上述のシステム及び方法に使用されるモジュールは、ハードウェアまたはソフトウェアもしくはハードウェアとソフトウェアの組み合わせを含み得ることが理解される。 It will be appreciated that the modules used in the systems and methods described above may include hardware or software or a combination of hardware and software.

本発明の種々の実施形態を説明したが、さらに多くの実施形態および実装例が本発明の適用範囲内で可能であることが当業者に明らかであろう。 While various embodiments of the invention have been described, it will be apparent to those skilled in the art that many more embodiments and implementations are possible within the scope of the invention.

Claims

A room containing the location of the listener and the location of the speaker;
A number of loudspeakers arranged in the room;
At least one microphone disposed in the room;
A signal processing module connected to the multiple loudspeakers and the at least one microphone,
In association with the plurality of loudspeakers, a first sound zone is established around the listener's location and a second sound zone is established around the speaker's location;
Determining a parameter of a state of sound present in the first sound zone in association with the at least one microphone, and in association with the plurality of loudspeakers and in the first sound zone; Generating a speech masking sound in the first sound segment configured to reduce a common speech intelligibility in the first sound segment based on the determined sound state;
The signal processing module configured as follows:
Sound compartment equipment.

The signal processing module receives at least one signal representative of the state of the sound in the first sound segment and the signal representative of the state of the sound in the first sound segment and a psychoacoustic masking model The sound compartment facility of claim 1, further comprising a masking signal calculation module configured to provide a voice masking signal based on at least one of the common voice intelligibility model.

The signal processing module receives the voice masking signal and generates the voice masking sound in the first sound section in association with the plurality of loudspeakers and based on the voice masking signal. The sound compartment facility according to claim 2, comprising a multiple-input multiple-output system.

The said multiple loudspeaker comprises at least one of a directional loudspeaker, a loudspeaker with an active beamformer, a near-field loudspeaker, and a loudspeaker with an acoustic lens. Sound compartment facilities.

The signal processing module includes an acoustic echo cancellation module connected to the at least one microphone and receiving at least one microphone signal, the echo cancellation module being configured to further receive at least the audio masking signal. And at least a signal representative of an estimate of the acoustic echo of at least the speech masking signal included in the at least one microphone signal for determining the state of the sound in the first sound segment. The said sound division installation in any one of Claims 2-4 comprised by these.

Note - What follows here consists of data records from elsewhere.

This design comes from an exercise in tuning for small area, a short achievable clock period and few clock cycles per item on the open sky130 flow, not from production work.
RTL that was checked went through simulation tests only; none was proved equivalent to the original.

==> module aes_encrypt_core, before the edit <==
module aes_encrypt_core (
    input  wire         clk,
    input  wire         rst,         
    input  wire         start,
    input  wire         key_256,     
    input  wire [255:0] key,
    input  wire [127:0] block_in,
    output wire         ready,
    output wire         done,
    output wire [127:0] block_out
);
    reg [127:0] m1;          
    reg [127:0] ka1;         
    reg [127:0] kb1;         
    reg [7:0]   rcon1;       
    reg [3:0]   rnd1;
    reg         mode1;       
    reg         rot1;        
    reg         v1;          
    reg [223:0] d2;          
    reg [55:0]  kc2;         
    reg [127:0] ka2;
    reg [127:0] kb2;
    reg [7:0]   rcon2;       
    reg [7:0]   rcon_n2;     
    reg [3:0]   rnd2;
    reg         mode2;
    reg         last2;       
    reg         v2;
    reg [255:0] d3;          
    reg [63:0]  kc3;         
    reg [127:0] ka3;
    reg [127:0] kb3;
    reg [7:0]   rcon3;
    reg [7:0]   rcon_n3;
    reg [3:0]   rnd3;
    reg         mode3;
    reg         last3;
    reg         v3;
    reg [127:0] result;
    reg         done_q;
    reg         ready_q;
    wire ld     = !v3 || last3;
    wire accept = start && ready_q;
    function [7:0] xtime;
        input [7:0] b;
        begin
            xtime = {b[6:0], 1'b0} ^ (b[7] ? 8'h1b : 8'h00);
        end
    endfunction
    wire [127:0] x1;
    aes_xor128 u_ark (.a(m1), .b(ka1), .y(x1));
    wire [223:0] d1;
    aes_round_a u_round_a (.in(x1), .cut(d1));
    wire [31:0] kw1 = !mode1         ? {ka1[23:0], ka1[31:24]} :
                      rot1           ? {kb1[23:0], kb1[31:24]} : kb1[31:0];
    wire [55:0] kc1;
    aes_key_expand_a u_key_a (.word(kw1), .cut(kc1));
    wire last1 = (rnd1 == (mode1 ? 4'd14 : 4'd10));
    always @(posedge clk) begin
        d2      <= d1;
        kc2     <= kc1;
        ka2     <= ka1;
        kb2     <= kb1;
        rcon2   <= rot1 ? rcon1 : 8'h00;
        rcon_n2 <= rot1 ? xtime(rcon1) : rcon1;
        rnd2    <= rnd1;
        mode2   <= mode1;
        last2   <= last1;
    end
    wire [255:0] dd2;
    aes_round_b u_round_b (.cut_a(d2), .cut_b(dd2));
    wire [63:0] kcc2;
    aes_key_expand_b u_key_b (.cut_a(kc2), .cut_b(kcc2));
    always @(posedge clk) begin
        d3      <= dd2;
        kc3     <= kcc2;
        ka3     <= ka2;
        kb3     <= kb2;
        rcon3   <= rcon2;
        rcon_n3 <= rcon_n2;
        rnd3    <= rnd2;
        mode3   <= mode2;
        last3   <= last2;
    end
    wire [127:0] shifted, mixed;
    aes_round_c u_round_c (.cut(d3), .shifted(shifted), .mixed(mixed));
    wire [127:0] ke_pre;
    wire [31:0]  ke_sub;
    aes_key_expand_c u_key_c (.cut(kc3), .base(ka3), .rcon(rcon3), .pre(ke_pre), .sub(ke_sub));
    wire [127:0] ke_next = ke_pre ^ {4{ke_sub}};
    wire [127:0] rk_pre = mode3 ? kb3 : ke_pre;
    wire [127:0] rk_sub = mode3 ? 128'd0 : {4{ke_sub}};
    wire [127:0] res3 = (shifted ^ rk_pre) ^ rk_sub;
    wire [127:0] ka1_pre = ld ? key[255:128] : rk_pre;
    wire [127:0] ka1_sub = (ld || mode3) ? 128'd0 : {4{ke_sub}};
    always @(posedge clk) begin
        result <= res3;
        ka1    <= ka1_pre ^ ka1_sub;
        if (ld) begin
            m1    <= block_in;
            kb1   <= key[127:0];
            rcon1 <= 8'h01;
            rnd1  <= 4'd1;
            mode1 <= key_256;
            rot1  <= 1'b1;
        end else begin
            m1    <= mixed;
            kb1   <= ke_next;
            rcon1 <= rcon_n3;
            rnd1  <= rnd3 + 4'd1;
            mode1 <= mode3;
            rot1  <= !mode3 || !rnd3[0];
        end
    end
    wire       v1_n    = ld ? accept : v3;
    wire       mode1_n = ld ? key_256 : mode3;
    wire [3:0] rnd1_n  = ld ? 4'd1 : rnd3 + 4'd1;
    wire       ready_n = (!v2 || last2) &&
                         (!v1_n || !mode1_n || rnd1_n >= 4'd5) &&
                         (!v1 || !mode1 || rnd1 >= 4'd5);
    always @(posedge clk) begin
        if (rst) begin
            v1      <= 1'b0;
            v2      <= 1'b0;
            v3      <= 1'b0;
            done_q  <= 1'b0;
            ready_q <= 1'b1;
        end else begin
            v1      <= v1_n;
            v2      <= v1;
            v3      <= v2;
            done_q  <= v3 && last3;
            ready_q <= ready_n;
        end
    end
    assign ready     = ready_q;
    assign done      = done_q;
    assign block_out = result;
endmodule
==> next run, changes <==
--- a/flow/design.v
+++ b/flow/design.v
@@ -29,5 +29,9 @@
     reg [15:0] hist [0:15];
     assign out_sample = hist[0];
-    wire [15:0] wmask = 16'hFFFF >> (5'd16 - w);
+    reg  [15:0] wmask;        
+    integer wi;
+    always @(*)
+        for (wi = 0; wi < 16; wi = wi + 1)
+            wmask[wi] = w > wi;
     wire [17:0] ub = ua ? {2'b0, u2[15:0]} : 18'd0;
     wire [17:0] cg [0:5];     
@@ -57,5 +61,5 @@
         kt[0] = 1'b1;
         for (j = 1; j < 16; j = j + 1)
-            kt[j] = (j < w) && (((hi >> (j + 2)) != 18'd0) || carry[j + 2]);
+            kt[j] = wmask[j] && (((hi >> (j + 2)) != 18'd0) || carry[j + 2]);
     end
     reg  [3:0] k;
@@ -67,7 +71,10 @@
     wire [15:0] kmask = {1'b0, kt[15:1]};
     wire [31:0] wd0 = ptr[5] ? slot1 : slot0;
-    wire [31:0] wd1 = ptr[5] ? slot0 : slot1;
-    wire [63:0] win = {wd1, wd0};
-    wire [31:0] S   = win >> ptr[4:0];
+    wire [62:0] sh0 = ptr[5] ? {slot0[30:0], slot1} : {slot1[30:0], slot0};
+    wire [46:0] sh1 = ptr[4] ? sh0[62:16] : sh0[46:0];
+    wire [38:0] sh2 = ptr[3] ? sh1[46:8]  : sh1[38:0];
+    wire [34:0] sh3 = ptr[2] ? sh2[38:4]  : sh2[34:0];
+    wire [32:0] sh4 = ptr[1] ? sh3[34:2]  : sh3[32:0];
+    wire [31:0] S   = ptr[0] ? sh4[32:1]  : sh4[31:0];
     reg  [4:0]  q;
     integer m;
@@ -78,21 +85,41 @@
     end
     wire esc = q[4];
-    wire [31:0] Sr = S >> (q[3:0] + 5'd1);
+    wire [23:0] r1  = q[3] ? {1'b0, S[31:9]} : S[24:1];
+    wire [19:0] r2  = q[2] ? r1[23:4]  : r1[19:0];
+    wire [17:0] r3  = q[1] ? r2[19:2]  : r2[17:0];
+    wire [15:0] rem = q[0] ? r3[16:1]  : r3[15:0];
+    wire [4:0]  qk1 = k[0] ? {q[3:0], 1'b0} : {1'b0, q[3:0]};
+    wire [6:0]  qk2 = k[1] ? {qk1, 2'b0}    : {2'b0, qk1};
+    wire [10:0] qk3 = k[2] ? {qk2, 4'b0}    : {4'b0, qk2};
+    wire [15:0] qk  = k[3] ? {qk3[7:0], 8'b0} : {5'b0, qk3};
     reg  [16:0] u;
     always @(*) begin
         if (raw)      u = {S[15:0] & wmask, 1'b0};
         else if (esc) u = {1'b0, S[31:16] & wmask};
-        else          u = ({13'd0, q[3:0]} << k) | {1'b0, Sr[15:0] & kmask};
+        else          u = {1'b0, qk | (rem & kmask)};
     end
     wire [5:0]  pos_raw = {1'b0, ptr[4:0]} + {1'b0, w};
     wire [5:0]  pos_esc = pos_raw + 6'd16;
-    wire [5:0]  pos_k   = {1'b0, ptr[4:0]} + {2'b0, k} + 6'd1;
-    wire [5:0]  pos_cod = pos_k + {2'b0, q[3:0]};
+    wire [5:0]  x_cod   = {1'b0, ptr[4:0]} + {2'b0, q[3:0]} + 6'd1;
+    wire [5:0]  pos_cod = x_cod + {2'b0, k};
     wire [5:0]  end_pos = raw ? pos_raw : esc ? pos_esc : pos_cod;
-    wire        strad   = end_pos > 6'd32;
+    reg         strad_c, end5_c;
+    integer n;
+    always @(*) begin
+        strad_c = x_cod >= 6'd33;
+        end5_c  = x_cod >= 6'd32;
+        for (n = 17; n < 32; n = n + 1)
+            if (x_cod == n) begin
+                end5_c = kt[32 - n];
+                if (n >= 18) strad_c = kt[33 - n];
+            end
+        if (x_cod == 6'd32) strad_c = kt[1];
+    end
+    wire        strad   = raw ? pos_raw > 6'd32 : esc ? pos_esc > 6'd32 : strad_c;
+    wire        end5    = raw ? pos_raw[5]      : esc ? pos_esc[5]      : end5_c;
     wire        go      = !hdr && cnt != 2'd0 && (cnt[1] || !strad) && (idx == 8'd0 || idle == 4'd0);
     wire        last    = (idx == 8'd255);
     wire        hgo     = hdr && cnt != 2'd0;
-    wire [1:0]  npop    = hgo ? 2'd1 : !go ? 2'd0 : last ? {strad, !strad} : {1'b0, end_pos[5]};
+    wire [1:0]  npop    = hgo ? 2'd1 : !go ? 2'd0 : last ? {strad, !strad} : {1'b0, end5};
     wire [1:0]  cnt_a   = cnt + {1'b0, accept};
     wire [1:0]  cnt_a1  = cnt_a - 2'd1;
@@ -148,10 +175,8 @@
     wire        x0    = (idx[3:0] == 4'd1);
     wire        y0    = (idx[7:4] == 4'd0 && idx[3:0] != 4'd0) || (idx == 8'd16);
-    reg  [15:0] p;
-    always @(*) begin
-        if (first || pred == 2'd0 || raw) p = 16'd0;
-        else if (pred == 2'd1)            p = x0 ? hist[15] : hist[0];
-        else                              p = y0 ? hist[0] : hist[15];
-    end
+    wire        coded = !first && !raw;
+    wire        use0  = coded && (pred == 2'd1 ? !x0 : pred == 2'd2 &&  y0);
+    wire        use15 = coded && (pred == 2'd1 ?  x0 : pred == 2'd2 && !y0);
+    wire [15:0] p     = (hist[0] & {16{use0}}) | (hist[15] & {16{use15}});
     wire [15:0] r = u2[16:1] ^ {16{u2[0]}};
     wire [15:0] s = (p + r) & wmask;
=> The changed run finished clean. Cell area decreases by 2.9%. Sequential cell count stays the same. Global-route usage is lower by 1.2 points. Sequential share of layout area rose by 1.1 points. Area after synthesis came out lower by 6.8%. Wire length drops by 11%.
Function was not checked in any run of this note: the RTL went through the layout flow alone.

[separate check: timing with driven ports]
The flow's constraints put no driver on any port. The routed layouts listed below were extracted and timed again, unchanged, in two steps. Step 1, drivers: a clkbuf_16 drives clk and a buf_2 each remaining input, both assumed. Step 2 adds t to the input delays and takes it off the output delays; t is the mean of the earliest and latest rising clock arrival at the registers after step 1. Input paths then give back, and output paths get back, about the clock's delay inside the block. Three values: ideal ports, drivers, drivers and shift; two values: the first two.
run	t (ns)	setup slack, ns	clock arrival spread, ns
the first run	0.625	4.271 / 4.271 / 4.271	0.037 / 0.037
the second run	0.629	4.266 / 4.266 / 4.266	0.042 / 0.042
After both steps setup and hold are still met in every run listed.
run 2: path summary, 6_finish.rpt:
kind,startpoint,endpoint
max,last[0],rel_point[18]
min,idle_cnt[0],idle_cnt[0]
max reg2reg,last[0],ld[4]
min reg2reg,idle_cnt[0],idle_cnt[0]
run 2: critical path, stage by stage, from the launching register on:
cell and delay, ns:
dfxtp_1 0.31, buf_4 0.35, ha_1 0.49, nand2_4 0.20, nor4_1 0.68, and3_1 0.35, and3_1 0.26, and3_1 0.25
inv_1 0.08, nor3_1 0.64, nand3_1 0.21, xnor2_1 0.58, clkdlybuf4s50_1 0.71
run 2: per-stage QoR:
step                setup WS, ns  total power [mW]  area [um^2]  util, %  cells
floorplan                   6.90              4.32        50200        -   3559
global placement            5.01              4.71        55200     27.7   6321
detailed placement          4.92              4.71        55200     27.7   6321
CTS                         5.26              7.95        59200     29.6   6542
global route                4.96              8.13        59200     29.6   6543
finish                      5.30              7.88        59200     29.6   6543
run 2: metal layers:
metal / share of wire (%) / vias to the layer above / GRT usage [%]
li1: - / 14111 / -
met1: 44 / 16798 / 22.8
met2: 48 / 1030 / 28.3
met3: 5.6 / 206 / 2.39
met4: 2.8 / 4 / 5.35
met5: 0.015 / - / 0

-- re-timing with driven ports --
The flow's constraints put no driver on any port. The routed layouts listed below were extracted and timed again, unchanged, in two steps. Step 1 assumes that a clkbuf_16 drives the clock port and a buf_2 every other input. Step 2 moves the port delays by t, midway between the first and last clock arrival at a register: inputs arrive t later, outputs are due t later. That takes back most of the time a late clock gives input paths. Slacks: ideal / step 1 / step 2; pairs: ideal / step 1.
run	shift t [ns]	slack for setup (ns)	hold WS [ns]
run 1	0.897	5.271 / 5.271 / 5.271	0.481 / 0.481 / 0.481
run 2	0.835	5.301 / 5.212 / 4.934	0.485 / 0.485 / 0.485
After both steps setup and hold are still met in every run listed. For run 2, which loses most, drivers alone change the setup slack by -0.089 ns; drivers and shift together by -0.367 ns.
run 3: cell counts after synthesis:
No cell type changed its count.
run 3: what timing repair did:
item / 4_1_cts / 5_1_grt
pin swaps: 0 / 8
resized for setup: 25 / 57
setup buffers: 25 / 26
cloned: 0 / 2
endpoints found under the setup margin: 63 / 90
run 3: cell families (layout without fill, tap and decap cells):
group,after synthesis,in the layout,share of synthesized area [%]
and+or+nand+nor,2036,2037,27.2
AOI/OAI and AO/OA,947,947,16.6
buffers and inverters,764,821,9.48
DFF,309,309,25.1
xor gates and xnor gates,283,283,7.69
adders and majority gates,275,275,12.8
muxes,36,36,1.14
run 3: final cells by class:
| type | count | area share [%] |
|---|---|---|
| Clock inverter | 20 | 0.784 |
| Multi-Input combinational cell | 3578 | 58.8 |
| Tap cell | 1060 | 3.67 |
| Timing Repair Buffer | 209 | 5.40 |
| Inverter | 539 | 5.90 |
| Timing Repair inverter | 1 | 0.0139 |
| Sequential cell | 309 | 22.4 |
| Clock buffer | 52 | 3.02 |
From an optimization exercise on the open Yosys and OpenROAD flow, aimed at small area and a short achievable clock period; shortcuts taken in it are not production practice.
No run shown here included a check of the RTL's function; only the layout flow was run.
Power and IR drop assume default switching activity.

$ cat flow/run.sh
#!/bin/bash
# Standard ORFS layout, with the combinational logic of the standard
# synthesis re-mapped by ABC for area (registers kept as synthesized), and
# small port buffers, timing repair aimed near the clock period the
# CAPPED outputs set, and a clock tree with larger sink clusters. Each tool's output goes to a log in this folder.
set -euo pipefail
W=$PWD
R=$W/orfs/results/$FLOW_PLATFORM/egress_arb/base
LIB=$FLOW_HOME/platforms/$FLOW_PLATFORM/lib/sky130_fd_sc_hd__tt_025C_1v80.lib
YOSYS=$FLOW_HOME/../tools/install/yosys/bin/yosys
[ -x "$YOSYS" ] || YOSYS=yosys

# 1. the standard synthesis, unchanged
bash standard.sh synth > $W/log_1_synth.txt 2>&1

# 2. re-map its combinational logic; registers stay as they are
python3 flow/mkmap.py $LIB $W/cells_map.v > $W/log_2_mkmap.txt 2>&1
cp $R/1_2_yosys.v $W/std_1_2_yosys.v
DU=""
for c in sky130_fd_sc_hd__probe_p_8 sky130_fd_sc_hd__probec_p_8 sky130_fd_sc_hd__lpflow_*; do
  DU="$DU -dont_use $c"
done
$YOSYS -p "read_liberty -lib $LIB; read_verilog $W/std_1_2_yosys.v; hierarchy -top $FLOW_TOP; \
  techmap -map $W/cells_map.v; techmap; opt -purge; \
  abc -liberty $LIB $DU -script $W/flow/area.abc; opt_clean -purge; \
  hilomap -singleton -hicell sky130_fd_sc_hd__conb_1 HI -locell sky130_fd_sc_hd__conb_1 LO; \
  insbuf -buf sky130_fd_sc_hd__buf_4 A X; splitnets; opt_clean -purge; \
  write_verilog -noattr -noexpr -nohex -nodec $W/resyn_1_2_yosys.v; stat -liberty $LIB" \
  > $W/log_3_resyn.txt 2>&1
cp $W/resyn_1_2_yosys.v $R/1_2_yosys.v
rm -f $R/1_synth.odb $R/1_synth.sdc

# 3. the rest of the standard layout
bash standard.sh finish "BUFFER_PORTS_ARGS=-buffer_cell sky130_fd_sc_hd__buf_2" \
  SETUP_SLACK_MARGIN=31.0 \
  "CTS_ARGS=-sink_clustering_enable -repair_clock_nets -sink_clustering_size 26 -sink_clustering_max_diameter 100 -dont_use_dummy_load" \
  > $W/log_4_layout.txt 2>&1
$ cat flow/area.abc
strash
&get -n
&fraig -x
&put
scorr
dc2
strash
&get -n
&deepsyn -T 200
&put
strash
&get -n
&dch -f
&nf -R 1000
&put
$ cat flow/mkmap.py
# Writes a Yosys techmap file that turns each combinational cell of a
# Liberty library into the logic of its output functions.
# usage: python3 mkmap.py LIB.lib OUT.v
import re, sys
lib = open(sys.argv[1]).read()

def block(text, start):
    depth, i = 1, start
    while depth:
        c = text[i]
        if c == '{':
            depth += 1
        elif c == '}':
            depth -= 1
        i += 1
    return text[start:i]

out = []
for m in re.finditer(r'\n\s*cell\s*\(\s*"?(\w+)"?\s*\)\s*\{', lib):
    name, body = m.group(1), block(lib, m.end())
    if re.search(r'\b(ff|latch|statetable)\s*\(', body):
        continue
    pins = []
    for pm in re.finditer(r'\n\s*pin\s*\(\s*"?(\w+)"?\s*\)\s*\{', body):
        pb = block(body, pm.end())
        dm = re.search(r'direction\s*:\s*"?(\w+)"?', pb)
        fm = re.search(r'function\s*:\s*"([^"]*)"', pb)
        pins.append((pm.group(1), dm.group(1) if dm else None, fm.group(1) if fm else None))
    outs = [p for p in pins if p[1] == 'output']
    ins = [p for p in pins if p[1] == 'input']
    if not outs or any(p[2] is None for p in outs):
        continue
    ports = ["input %s" % p[0] for p in ins] + ["output %s" % p[0] for p in outs]
    lines = ["module \\%s (%s);" % (name, ", ".join(ports))]
    for p in outs:
        f = p[2].replace('!', '~').replace('+', '|').replace('*', '&')
        lines.append("  assign %s = %s;" % (p[0], f))
    lines.append("endmodule")
    out.append("\n".join(lines))
open(sys.argv[2], 'w').write("\n".join(out) + "\n")
print(len(out), "cells")
$ cat standard.sh
#!/bin/bash
# synth_recipe.tcl (not shown) runs the flow's synth.tcl, then flattens the netlist and writes it again
# the make line also repeats each setting of config.mk as NAME=value (left out here)
make -C /OpenROAD-flow-scripts/flow DESIGN_CONFIG=/design/flow/config.mk WORK_HOME=/design/flow/orfs CLKGATE_MAP_FILE= SYNTH_SCRIPT=/design/flow/synth_recipe.tcl "${@:-finish}"
$ cat config.mk
export PLATFORM = sky130hd
export DESIGN_NAME = egress_arb
export DESIGN_NICKNAME = egress_arb
export VERILOG_FILES = /design/flow/design.v
export SDC_FILE = /design/flow/constraint.sdc
export NUM_CORES = 4
export LEC_CHECK = 0
export CAP_MARGIN = 20
export CORE_MARGIN = 2
export CORE_UTILIZATION = 50
export SLEW_MARGIN = 20
$ cat constraint.sdc
create_clock -name core_clock -period 42.0 [get_ports {clk}]
set_input_delay 8.4000 -clock core_clock [delete_from_list [all_inputs] [get_ports {clk}]]
set_output_delay 8.4000 -clock core_clock [all_outputs]
set_load 0.01 [all_outputs]
Context: an optimization exercise on an open-source flow, tuned for small area, a short achievable clock period and few clock cycles per item. The choices shown serve that exercise and are no tape-out recipe.
Function was checked by simulation only, so behaviour that the tests miss may differ from the original.

Setup of build 24:
// tally_digest
module tally_digest (
    input  wire         clk,
    input  wire         rst,           
    input  wire         in_valid,
    output wire         in_ready,
    input  wire [63:0]  in_data,
    input  wire [7:0]   in_len,
    output wire         out_valid,
    input  wire         out_ready,
    output wire [127:0] out_digest
);
    localparam [31:0] IV0 = 32'h6a09e667, IV1 = 32'hbb67ae85,
                      IV2 = 32'h3c6ef372, IV3 = 32'ha54ff53a,
                      IV4 = 32'h510e527f, IV5 = 32'h9b05688c,
                      IV6 = 32'h1f83d9ab, IV7 = 32'h5be0cd19;
    function [31:0] rotr(input [31:0] x, input integer n);
        rotr = (x >> n) | (x << (32 - n));
    endfunction
    function [31:0] bsig0(input [31:0] x);
        bsig0 = rotr(x, 2) ^ rotr(x, 13) ^ rotr(x, 22);
    endfunction
    function [31:0] bsig1(input [31:0] x);
        bsig1 = rotr(x, 6) ^ rotr(x, 11) ^ rotr(x, 25);
    endfunction
    function [31:0] ssig0(input [31:0] x);
        ssig0 = rotr(x, 7) ^ rotr(x, 18) ^ (x >> 3);
    endfunction
    function [31:0] ssig1(input [31:0] x);
        ssig1 = rotr(x, 17) ^ rotr(x, 19) ^ (x >> 10);
    endfunction
    function [30:0] maj(input [30:0] x, input [30:0] y, input [30:0] z);
        maj = (x & y) | (x & z) | (y & z);
    endfunction
    function [31:0] ksadd_ld(input [31:0] x, input [31:0] z, input ld, input [31:0] v);
        reg [31:0] gg, pp, gn, pn;
        integer i, l;
        begin
            gg = x & z; pp = x ^ z; gn = gg; pn = pp;
            for (l = 0; l < 5; l = l + 1) begin
                for (i = 31; i >= 0; i = i - 1)
                    if (i >= (1 << l)) begin
                        gn[i] = gg[i] | (pp[i] & gg[i - (1 << l)]);
                        pn[i] = pp[i] & pp[i - (1 << l)];
                    end
                gg = gn; pp = pn;
            end
            ksadd_ld = (ld ? v : (x ^ z)) ^ ({gg[30:0], 1'b0} & {32{!ld}});
        end
    endfunction
    function [31:0] kconst(input [5:0] i);
        case (i)
            6'd0:  kconst = 32'h428a2f98;  6'd1:  kconst = 32'h71374491;
            6'd2:  kconst = 32'hb5c0fbcf;  6'd3:  kconst = 32'he9b5dba5;
            6'd4:  kconst = 32'h3956c25b;  6'd5:  kconst = 32'h59f111f1;
            6'd6:  kconst = 32'h923f82a4;  6'd7:  kconst = 32'hab1c5ed5;
            6'd8:  kconst = 32'hd807aa98;  6'd9:  kconst = 32'h12835b01;
  ...
For scale: ~1100 flip-flops, roughly 210 I/O pins, roughly 50000 µm² of cells after synthesis.
==> flow/config.mk <==
export PLATFORM = sky130hd
export DESIGN_NAME = tally_digest
export DESIGN_NICKNAME = tally_digest
export VERILOG_FILES = /design/flow/design.v
export SDC_FILE = /design/flow/constraint.sdc
export NUM_CORES = 4
export LEC_CHECK = 0
export CAP_MARGIN = 20
export CORE_MARGIN = 2
export CORE_UTILIZATION = 50
export CTS_CLUSTER_DIAMETER = 90
export CTS_CLUSTER_SIZE = 20
export SETUP_SLACK_MARGIN = 5
export SLEW_MARGIN = 20
export TNS_END_PERCENT = 5
==> flow/constraint.sdc <==
create_clock -name core_clock -period 12.0 [get_ports {clk}]
set_input_delay 2.4000 -clock core_clock [delete_from_list [all_inputs] [get_ports {clk}]]
set_output_delay 2.4000 -clock core_clock [all_outputs]
set_load 0.01 [all_outputs]
standard.sh (not shown) runs the stock make flow with config.mk's settings and CLKGATE_MAP_FILE= SYNTH_SCRIPT=/design/flow/synth_recipe.tcl, a recipe that flattens the netlist after the stock synthesis.
==> flow/flow/run.sh <==
#!/bin/bash
# Standard layout; timing repair aims at a larger setup margin, and the
# port buffers are the smallest buffer (repair resizes them as needed).
# If detailed routing fails (a pin without access point, say), the layout
# is made again from scratch with one site of padding beside each cell.
set -uo pipefail
ARGS=(SETUP_SLACK_MARGIN=8 "BUFFER_PORTS_ARGS=-buffer_cell sky130_fd_sc_hd__buf_1")
if ! bash standard.sh "${ARGS[@]}" finish > standard.log 2>&1; then
    mv orfs orfs_failed && rm -rf orfs_failed/results orfs_failed/objects
    rm -f out/final.def
    bash standard.sh "${ARGS[@]}" CELL_PAD_IN_SITES_DETAIL_PLACEMENT=1 finish > standard_retry.log 2>&1
fi
Build 24 completed every stage of the flow, and the final layout passed the timing, design-rule and antenna checks.
Testbench counts of build 24, summed over its fixed seeds: cycles 320,482, items 1,920.
Modified inputs, build 62 compared to build 24
- swapping 50 for 55 in CORE_UTILIZATION
Findings:
Build 62: PASS, flow complete, no timing, DRC or antenna violations
Compared with build 24, build 62 shows filler cell count that has gone down by more than 10%.
When build 62 is set beside build 24, its antenna diode count turns out to be 3 larger.
On final design instance area without fill: between build 24 and build 62, it ends up higher for build 62.
[diff] minimum clock period after layout, build 62 relative to build 24: regression
Relative max-transition margin (lower): build 62
The final reports for build 62 and build 24 show post-place setup slack higher in the former.
Die area, build 24 and build 62, higher one = build 24.
Compared with build 24, final instance count without filler cells in build 62 decreased slightly.
What build 61 does differently from build 62 at the input level:
- a deleted CTS_CLUSTER_SIZE that had been 20
- a change of CORE_UTILIZATION from 55 to 45
- a deleted CTS_CLUSTER_DIAMETER that had been 90
==> flow/flow/run.sh <==
#!/bin/bash
# Standard layout; timing repair aims at a larger setup margin, and the
# port buffers are the smallest buffer (repair resizes them as needed).
set -euo pipefail
bash standard.sh SETUP_SLACK_MARGIN=8 "BUFFER_PORTS_ARGS=-buffer_cell sky130_fd_sc_hd__buf_1" finish > standard.log 2>&1
## What came out
- Placed wire-length estimate after detailed placement: build 61 vs build 62 up about 1.2%
- In the flow results for build 62 and build 61, the number of buffers other than clock buffers in the final layout is larger on build 62.
- Going from build 62 to build 61, transition at the pin with the smallest max-transition slack moved down; worst setup slack after placement now larger; routed length on met3 went down by 26%; design area has increased.
- Relative to build 62, fraction of the core area covered by cells at the end of the flow has gone down in build 61.
- Global-route wire length before repair, build 62 and build 61, higher one = build 61.
- Shortest clock period the worst path allows after layout down 0.098 ns in build 61 wrt build 62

The signal processing module includes:
A noise reduction module configured to estimate an audio signal included in the microphone signal and to provide a signal representative of the estimated audio signal;
Configured to receive the signal representative of the estimated audio signal and to generate the signal representative of the state of the sound in the first sound segment based further on the estimated audio signal. Gain calculation module,
The sound partition facility according to claim 5, further comprising:

The signal processing module is configured to estimate an ambient noise signal included in the microphone signal and to provide a signal representative of the estimated noise signal;
Configured to receive the signal representative of the estimated noise signal and to generate the signal representative of the state of the sound in the first sound segment based further on the estimated noise signal. The sound partition facility according to claim 5, further comprising a gain calculation module.

The speaker in the second sound zone is a close speaker communicating with a remote speaker via a hands-free communication terminal;
The sound compartment facility according to any of claims 1 to 7, wherein the signal processing module is further configured to direct sound from the communication terminal to the second sound compartment instead of the first sound compartment. .

A method of arranging sound sections in a room including a listener's position and a speaker's position by a plurality of loudspeakers arranged in the room and at least one microphone arranged in the room,
In association with the plurality of loudspeakers, establishing a first sound zone around the listener's location and establishing a second sound zone around the speaker location;
Determining a parameter of a sound state present in the first sound zone in association with the at least one microphone;
Configured to reduce common speech intelligibility in the first sound segment in association with the plurality of loudspeakers and based on the determined state of sound in the first sound segment. Generating a voice masking sound in the first sound section;
Said method.

Further comprising providing a speech masking signal based on the signal representative of the state of the sound in the first sound segment and at least one of a psychoacoustic masking model and a common speech intelligibility model. Item 10. The method according to Item 9.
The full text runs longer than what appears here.